There are two velocities that are associated with waves that are the group and the phase velocity.

Velocity which is of the same phase is defined as the rate at which the phase of the wave propagates that to in space at any phase which is given by the wave for example the crest that appears to travel at the phase velocity. The phase velocity is denoted as wavelength λ that is lambda and time period as T.

Group velocity that is the second part is the property of waves that have a defined envelope measuring propagation through space that is of phase velocity and of the overall shape of the waves' amplitude and envelope or modulation of the wave.

Types and Features of Waves

There are two kinds of Waves that are transverse and the longitudinal waves. Transverse waves are like those which are on the water, with the surface going down and up, and longitudinal waves are like those similar to sound waves. The transverse wave high point is called the crest whereas the low point is called the trough.

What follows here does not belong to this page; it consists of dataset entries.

<file path="config.mk">
export PLATFORM = sky130hd
export DESIGN_NAME = burst_reader
export DESIGN_NICKNAME = d
export VERILOG_FILES = /design/src/mem_pkg.sv /design/src/burst_reader.sv
export SDC_FILE = /design/constraint.sdc
export NUM_CORES = 1
export LEC_CHECK = 0
export ABC_CLOCK_PERIOD_IN_PS = 3100
export BUFFER_PORTS_ARGS = -buffer_cell sky130_fd_sc_hd__buf_2
export CORE_ASPECT_RATIO = 0.5
export CORE_UTILIZATION = 49
export DETAILED_ROUTE_END_ITERATION = 6
export GPL_TIMING_DRIVEN = 0
export PLACE_DENSITY = 0.79
export SLEW_MARGIN = 20
export SYNTH_ARGS = -nofsm -noshare
export SYNTH_HDL_FRONTEND = slang
export SYNTH_SLANG_ARGS = --single-unit
</file>
<file path="constraint.sdc">
create_clock -name clk -period 3.1 [get_ports clk]
set_input_delay 0.62 -clock clk [delete_from_list [all_inputs] [get_ports clk]]
set_output_delay 0.62 -clock clk [all_outputs]
set_load 0.02 [all_outputs]
</file>
<file path="src/mem_pkg.sv">
package mem_pkg;

    // main memory port geometry
    // one burst moves a full cache line as four beats

    // byte address width on both sides
    localparam int addr_w = 32;

    // data width of one memory beat
    localparam int beat_w = 64;

    // cache line as seen by the requesters
    localparam int line_w = 256;

    // beats needed to move one line
    localparam int beats_per_line = line_w / beat_w;

    // low address bits that are zero on a line-aligned address
    // 32 bytes per line
    localparam int line_offset_w = 5;

    // counts beats 0..3 within one burst
    typedef logic [1:0] beat_cnt_t;

endpackage
</file>
<file path="src/burst_reader.sv">
`timescale 1ns/1ps

module burst_reader (
    input  logic                       clk,
    input  logic                       rst,
    input  logic                       start_read,
    input  logic [mem_pkg::addr_w-1:0] addr,
    input  logic                       mem_ready,
    input  logic                       mem_rvalid,
    input  logic [mem_pkg::beat_w-1:0] mem_rdata,
    output logic                       mem_read,
    output logic [mem_pkg::addr_w-1:0] mem_raddr,
    output logic [mem_pkg::line_w-1:0] fill_line,
    output logic                       read_done
);
    import mem_pkg::*;

    // waiting for read beats
    logic      busy;
    beat_cnt_t beat_cnt;
    logic      last_beat;

    assign last_beat = (beat_cnt == beat_cnt_t'(beats_per_line - 1));

    always_ff @(posedge clk) begin
        if (rst) begin
            mem_read  <= 1'b0;
            busy      <= 1'b0;
            beat_cnt  <= '0;
            read_done <= 1'b0;
        end else begin
            read_done <= 1'b0;
            if (start_read) begin
                // one command per line, held until memory takes it
                mem_read <= 1'b1;
                busy     <= 1'b1;
                beat_cnt <= '0;
            end else if (mem_read && mem_ready) begin
                mem_read <= 1'b0;
            end
            // beats come in order, lowest first
            if (busy && mem_rvalid) begin
                beat_cnt <= beat_cnt + 1'b1;
                if (last_beat) begin
                    busy      <= 1'b0;
                    read_done <= 1'b1;
                end
            end
        end
    end

    // address and line storage
    always_ff @(posedge clk) begin
        if (start_read) begin
            mem_raddr <= {addr[addr_w-1:line_offset_w], {line_offset_w{1'b0}}};
        end
        if (busy && mem_rvalid) begin
            fill_line[beat_cnt*beat_w +: beat_w] <= mem_rdata;
        end
    end

endmodule

</file>
# [Yosys cells after proc, flatten, opt, wreduce, memory -nomap -nowiden]
# Index checks and enable logic that the tools add are counted.
[word_totals] in_bits=101 reg_bits=288 out_inout_bits=290 elab_cells=26
[op_classes] n_eq_ne=1 add_sub_neg=2 muxes=9 bitwise=1 shifts=2 n_reduce_logical=5
[ops] operator="256-bit bitwise mux" n=1
[ops] operator="64-bit by 34-bit variable shift with 256-bit output, first input constant" n=1
[ops] operator="64-bit by 34-bit indexed part select with 256-bit output" n=1
[ops] operator="8-bit negator with 34-bit output" n=1
[ops] operator="1-bit 2-to-1 mux" n=6
[ops] operator="2-bit 2-to-1 mux" n=2
[ops] operator="2-bit nonzero test" n=2
[ops] operator="2-bit by 1-bit adder with 2-bit output, second input constant" n=1
[ops] operator="2-bit equality test, second input constant" n=1
[ops] operator="1-bit logical AND" n=2
[ops] operator="2-bit OR reduction" n=1
[ops] operator="1-bit NOT" n=1

# [Longest topological paths before layout]
# Gate-level depths: netlist of the first run.
[logic_depth] word_depth=3 ltp_mapped=6 depth_no_buf=4

# [Least setup slack after synthesis of the first run]
# No wires, ideal clock.
[synth_timing] path_kind="reg2reg" from="register beat_cnt[0] (netlist name)" to="register fill_line[0] in the netlist's numbering, enable pin" path_buffers=0 stages_incl_launch_ff=4 t_arrival_ns=2.268 synth_period_minus_slack_ns=2.697 path_slack_ns=0.403 setup_time_ns=0.429 required_ns=2.671 path_cell_list="dfxtp_1 > inv_2 > ha_1 > and3_1"
[synth_rtl] element="end signal, assigned by index" line_no="burst_reader.sv:58" source="fill_line[beat_cnt*beat_w +: beat_w] <= mem_rdata;"
[synth_rtl] element="end, declared" line_no="burst_reader.sv:13" source="output logic [mem_pkg::line_w-1:0] fill_line,"

# [Final worst setup path of the first run]
[layout_timing] from="register beat_cnt[0]" to="register fill_line[247] in the netlist's numbering (data pin)"
[layout_via] elab_chain_len=3 elab_cells_between_ends=4 cone_classes="add/sub (1); shift (2); mux (1)"
[layout_rtl] element="start, declared" line_no="burst_reader.sv:20" source="beat_cnt_t beat_cnt;"
[layout_rtl] element="start signal, assigned" line_no="burst_reader.sv:43" source="beat_cnt <= beat_cnt + 1'b1;"
[layout_rtl] element="8-bit negator with 34-bit output *" line_no="burst_reader.sv:58"
[layout_rtl] element="64-bit by 34-bit indexed part select with 256-bit output or 64-bit by 34-bit variable shift with 256-bit output (tied branches)" line_no="burst_reader.sv:58"
[layout_rtl] element="256-bit bitwise mux *" line_no="burst_reader.sv:58"
# Every way passes the cells marked *; elsewhere a longest branch is shown, timed or not.
# A chain may end at the register's enable or synchronous reset.

==> flow_metrics.tcl, run 1 <==
set metrics [dict create \
    p_per_area_nw_per_um2 578.3 \
    yosysMostFrequentCell "edfxtp_1" \
    ys_ff_latch 288 \
    fin_tns_setup_ns 0 \
    total_power_mw 8.102 \
    core.rowCount 37 \
    yosysTopAreaCell "edfxtp_1" \
    worst_slack_ns 0.6337 \
    hold_viol 0 \
    start_kind "flop" \
    clkSlewWorstSetupHoldPaths_ns 0.06 \
    multiInputGateArea_sq_um 1866 \
    setup_viol 0 \
    antenna_found_initial 7 \
    die_y_um 106.9 \
    wire_per_inst_um 24.48 \
    start_util_pct 51.20 \
    cts_buffers 26 \
    post-route-period-util_pct 79.56 \
    routed_via_density 5.521 \
    area_delta_synth_final_pct 29.91 \
    regArea_sq_um 8598 \
    drive_gt1_share_pct 43.50 \
    pre_cts_ws_ns 0.6382 \
    postSynthAreaPerCell_sq_um 17.14 \
    skew_ns 0.007550 \
    crit_fanout 10 \
    num_io_pins 391 \
    fp.coreArea_sq_um 21060 \
    dpl_cell_area_sq_um 13170 \
    dp_cells 1309 \
    postLayoutCellArea_sq_um 14010 \
    rsz0062_at_grt "no" \
    io_buffers 380 \
    drt_iter0_drc 758 \
    holdCritPathClass "input port to flop" \
    finalCoreUtilization_pct 66.51 \
    synth_common_cells "edfxtp_1, and3_1, and2_1" \
    leakagePower_nw 6.006 \
    crit_type "flop to flop" \
    routed_wl_um 33220 \
    fill_cells 1492 \
    slew_headroom_pct 45.16 \
    overflow 0 \
    async_flop_share_pct 0 \
    crit_arrival_ns 2.87 \
    num-nets-final 1152 \
    cts_num_sinks 288 \
    ys_seq_area_share_pct 79.73 \
    die_area_sq_um 22640 \
    drt_first_pass_iters 6 \
    whs_ns 0.2572 \
    htreeDepth 1 \
    place.gp.congestion 0.8829 \
    postSynthCellCount 629 \
    ant_nets 0 \
    cts_tree "yes" \
    synth_top_area_share_pct 78.80 \
    vias 7492 \
    drv_slew 0 \
    drc 0 \
    netlist_area_sq_um 10780 \
    ys.flop_type "edfxtp_1" \
    grt_max_degree 42 \
    ir_drop_uv 401.3 \
    fin_crit_ns 2.466 \
    hold_buffers 0 \
    cts_setup_buffers 0 \
    fin_cells 1357 \
    cts-root-buf "clkbuf_16" \
    cts_max_path_buffers 3 \
    grt_pass1_vias 7387 \
    drv_cap 0 \
    critPathRequiredTime_ns 3.51 \
    cts_resized 0 \
    synth-edff-count 283 \
    track_usage_pct 28.79 \
    insertion_delay_ns 0.54 \
    yosysUniqueCellTypes 25 \
    fmax_mhz 405.5 \
    dp.final_hpwl_um 23200 \
    die_w_um 211.8 \
    tightest_slew_ns 0.8227 \
    grt_pass1_wl_um 45960 \
    synth_area_leaders "edfxtp_1, and3_1, and2_1" \
    outcome "finished clean" \
    end_kind "flop" \
    yosysWarnings 0 \
]
[placed cells by master (no fill, tap or decap), types with 3 or more instances in the layout]
cell type / instances
buf_2: 392
edfxtp_1: 283
and3_1: 189
and2_1: 63
clkbuf_16: 27
clkbuf_1: 20
buf_4: 12
buf_6: 11
clkinv_1: 9
ha_1: 6
conb_1: 5
dfxtp_1: 5
and3_4: 4
diode_2: 3
nor2_2: 3
nand3_1: 3
a21oi_1: 3
bufinv_16: 3
buf_12: 3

For waves that are longitudinal, the refractions and compressions are analogous to the through and crests and transverse waves. 

The distance between successive troughs and crests or is called the wavelength. The height of a wave is defined as the amplitude. How many troughs and crests pass a specific point during a unit of time is known as the frequency. The wave velocity can be expressed as the wavelength which multiplied by the frequency.

Waves can travel far distances even though the oscillation at one point is small. For example, a thunderclap can be heard kilometers away from where it is actually present yet the sound carried manifests itself at any point only as a minute refraction of air and compressions.

Waves display several basic phenomena like In reflection phenomenon a wave encounters an obstacle and it is reflected back. In the phenomenon of refraction, a wave bends when it enters a medium through it has a different speed. In the phenomenon of diffraction, the waves bend when they pass around small obstacles and spread out when they go through small openings that are present.